§ **Task statement**
Search the records below for the word "flops". Copy each line where it occurs.

[Collected data entries]
'''

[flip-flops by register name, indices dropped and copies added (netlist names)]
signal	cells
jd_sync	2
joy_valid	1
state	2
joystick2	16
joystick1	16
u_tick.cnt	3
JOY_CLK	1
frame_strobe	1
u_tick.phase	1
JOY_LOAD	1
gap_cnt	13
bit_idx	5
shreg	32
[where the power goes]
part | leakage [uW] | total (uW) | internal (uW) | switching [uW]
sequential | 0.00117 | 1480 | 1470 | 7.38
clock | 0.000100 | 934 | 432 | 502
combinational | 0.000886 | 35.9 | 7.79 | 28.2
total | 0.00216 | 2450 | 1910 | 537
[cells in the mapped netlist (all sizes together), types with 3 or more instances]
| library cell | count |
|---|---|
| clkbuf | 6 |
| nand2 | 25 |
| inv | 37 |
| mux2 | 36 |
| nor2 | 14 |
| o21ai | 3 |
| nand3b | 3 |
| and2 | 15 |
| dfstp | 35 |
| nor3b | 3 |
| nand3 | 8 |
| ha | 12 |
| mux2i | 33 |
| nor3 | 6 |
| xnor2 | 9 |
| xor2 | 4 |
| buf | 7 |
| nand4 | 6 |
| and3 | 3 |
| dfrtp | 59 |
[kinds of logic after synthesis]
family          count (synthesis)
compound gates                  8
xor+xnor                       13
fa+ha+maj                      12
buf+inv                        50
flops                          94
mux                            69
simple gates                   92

'''

§ **Solution to this exercise**
[flip-flops by register name, indices dropped and copies added (netlist names)]
flops                          94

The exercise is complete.